Our eyes rarely remain still. When we talk to each other, go for a walk, drive, read, or look at a painting, the gaze always wanders from one point to the next, pausing in one spot for just a fraction of a second, only to focus on a new section the next moment. Six external ocular muscles ensure that our eyeballs can move in different directions. These eye movements are controlled by the central nervous system and can therefore reveal a lot about how the brain works. The AEye Junior Research Group keeps its eyes firmly on very practical applications and has high hopes for new tools of analysis.
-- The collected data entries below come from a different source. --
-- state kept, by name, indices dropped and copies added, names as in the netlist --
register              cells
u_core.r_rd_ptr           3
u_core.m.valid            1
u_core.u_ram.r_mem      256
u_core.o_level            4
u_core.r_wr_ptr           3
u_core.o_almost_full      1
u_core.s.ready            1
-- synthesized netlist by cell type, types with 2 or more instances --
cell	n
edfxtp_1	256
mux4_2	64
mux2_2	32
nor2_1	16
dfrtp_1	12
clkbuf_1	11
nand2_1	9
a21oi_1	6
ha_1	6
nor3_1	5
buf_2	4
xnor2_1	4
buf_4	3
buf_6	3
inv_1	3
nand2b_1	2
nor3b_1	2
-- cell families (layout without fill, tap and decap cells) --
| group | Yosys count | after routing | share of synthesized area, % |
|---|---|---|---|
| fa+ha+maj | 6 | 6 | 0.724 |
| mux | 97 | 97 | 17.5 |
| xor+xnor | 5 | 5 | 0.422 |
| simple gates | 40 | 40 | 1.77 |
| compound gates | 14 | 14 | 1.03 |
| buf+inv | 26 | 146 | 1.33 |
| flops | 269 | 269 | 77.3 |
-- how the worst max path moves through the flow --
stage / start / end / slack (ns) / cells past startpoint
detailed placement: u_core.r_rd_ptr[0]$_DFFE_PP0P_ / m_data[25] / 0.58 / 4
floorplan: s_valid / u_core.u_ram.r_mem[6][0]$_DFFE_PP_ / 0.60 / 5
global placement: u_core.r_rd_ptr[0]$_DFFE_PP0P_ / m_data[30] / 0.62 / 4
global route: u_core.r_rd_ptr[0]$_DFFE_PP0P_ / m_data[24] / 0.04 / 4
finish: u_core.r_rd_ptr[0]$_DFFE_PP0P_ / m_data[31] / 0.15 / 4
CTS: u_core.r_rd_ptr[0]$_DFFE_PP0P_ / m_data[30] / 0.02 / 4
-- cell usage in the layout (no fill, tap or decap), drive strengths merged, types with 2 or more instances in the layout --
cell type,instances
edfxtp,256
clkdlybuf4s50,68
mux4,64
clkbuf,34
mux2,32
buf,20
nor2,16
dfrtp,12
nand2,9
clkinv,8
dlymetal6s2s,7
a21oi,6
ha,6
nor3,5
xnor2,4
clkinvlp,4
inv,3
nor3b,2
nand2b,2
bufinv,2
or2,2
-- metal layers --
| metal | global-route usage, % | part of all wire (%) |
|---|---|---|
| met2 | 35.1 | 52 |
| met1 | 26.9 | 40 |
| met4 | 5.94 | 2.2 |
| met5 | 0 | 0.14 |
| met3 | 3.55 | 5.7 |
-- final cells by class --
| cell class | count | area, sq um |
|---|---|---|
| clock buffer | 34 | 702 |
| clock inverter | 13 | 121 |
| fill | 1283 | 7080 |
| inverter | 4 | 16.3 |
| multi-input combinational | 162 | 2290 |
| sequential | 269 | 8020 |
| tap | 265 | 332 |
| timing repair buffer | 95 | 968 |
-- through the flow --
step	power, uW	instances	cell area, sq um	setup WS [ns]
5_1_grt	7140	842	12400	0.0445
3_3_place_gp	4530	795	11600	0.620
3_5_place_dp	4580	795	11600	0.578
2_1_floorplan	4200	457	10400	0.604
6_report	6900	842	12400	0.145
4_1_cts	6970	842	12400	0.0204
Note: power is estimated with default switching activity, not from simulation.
Learning aids for artificial intelligence
Researchers at AEye must be prepared to think outside the box. The junior research group with its nine members is interdisciplinary: The researchers come from the fields of computer science, cognitive science, linguistics, and mathematics. Principal investigator Prof. Lena Jäger studied experimental and clinical linguistics after an undergraduate degree in sinology, earned a doctorate in cognitive science, and studied computer science in parallel. “Cognitive science and computer science are very closely connected,” she explains. “Many ideas influence each other. For example, the von Neumann architecture inspired cognitive models that try to explain human information processing. Conversely, the first artificial neural network was developed by a cognitive psychologist and mimics the function of a biological neuron.” The group leader is convinced that the two areas of research complement each other very well and that one helps understand the other better. Her group is primarily looking for methods to incorporate linguistic and cognitive expertise into the learning mechanisms of artificial neural networks.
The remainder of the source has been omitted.